Publikum mehr als nur amüsiert


corina(rppr) Ein Lesung, erschwerend eine fragmentarische, kann dröge sein. Oder ersatzweise verwirrend. Das Autorenquartett flankiert von Heinz Koch hat dergleichen Wirkung im Theater Neu-Ulm nicht erzeugt. Wie schon beim Erfolgsrezept des „Chaos-Lesens“ besaßen auch die literarischen Darreichungen nach der Formel „Rangel-Rungel-Ringelstern. Ich küsse jeden Morgen natz“ eine anti-lähmende Wirkung auf die Synapsen des Publikums. Hilfsweise hatte der Theaterleiter gleich zu Beginn darauf hingewiesen, dass „ein Bedeutungsvorrat im Kopf“ nötig sei, sonst könne „man nicht lachen“.

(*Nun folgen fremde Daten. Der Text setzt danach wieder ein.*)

==> config.mk <==
export PLATFORM = sky130hd
export DESIGN_NAME = preemptive_priority_scheduler
export DESIGN_NICKNAME = d
export VERILOG_FILES = /design/src/hw/rtl/pps_pkg.sv /design/src/hw/rtl/pps_front.sv /design/src/hw/rtl/pps_core.sv /design/src/hw/rtl/preemptive_priority_scheduler.sv
export SDC_FILE = /design/constraint.sdc
export NUM_CORES = 2
export LEC_CHECK = 0
export BUFFER_PORTS_ARGS = -buffer_cell sky130_fd_sc_hd__buf_4
export CAP_MARGIN = 20
export CORE_MARGIN = 2
export CORE_UTILIZATION = 25
export CTS_BUF_LIST = sky130_fd_sc_hd__clkbuf_8
export DETAILED_ROUTE_END_ITERATION = 8
export GPL_TIMING_DRIVEN = 0
export SLEW_MARGIN = 10
export SYNTH_ARGS = -nofsm -noshare
export SYNTH_HDL_FRONTEND = slang
export SYNTH_HIERARCHICAL = 1
export SYNTH_SLANG_ARGS = --single-unit
==> constraint.sdc <==
create_clock -name clk -period 14.3 [get_ports clk]
set_clock_uncertainty 0.05 [all_clocks]
set_input_delay 0.715 -clock clk [delete_from_list [all_inputs] [get_ports clk]]
set_output_delay 0.715 -clock clk [all_outputs]
set_load 0.02 [all_outputs]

Wobei den Menschen und ihren Irrungen bisweilen auch ordentlich die Leviten gelesen wurden – aus eigener Feder oder jener Iängst verblichener Autoren, von weltanschaulicher Gedankenlyrik bis zum Limerick, bisweilen skurril, mitunter surrealistisch, zumeist hintergründig und fast immer humorvoll. So brachte Florian L. Arnold unter anderem die Schöpfungsgeschichte in Schwejk’schem „Bähmisch“ zum Vortrag, inklusive der göttlichen Stockfehler bei der Erschaffung der Menschen: „Gott hat gelacht – die sind lustig, mach ich mehr davon…“! Einer davon muss auch Arnolds „Tillman P.“ sein, der sich des „Kulturvandalismus’“ schuldig gemacht hat, obwohl er nur zwölf Kapitel seines Werks auf die Tauernautobahn pinseln konnte.

Falsch lag auch, wer gedacht hatte, Heinz Erhardt hätte lediglich brave Wirtschaftswunder-Wort-Witzchen zu bieten. Erhardt-Intimus und Namensvetter Koch kramte scharfzüngige Gesellschaftskritik aus dem Fundus des einst berühmten Sprachkünstlers hervor, während Paolo Percoco einen Getthoblaster seine Geschichten aus Phantasien und Absurdistan vortragen ließ (Ghost-Speaker: Clemens Grote) und Corina Wagner neben Analogien als „Hausdrachen eine Intelligenzbestie“ austrug.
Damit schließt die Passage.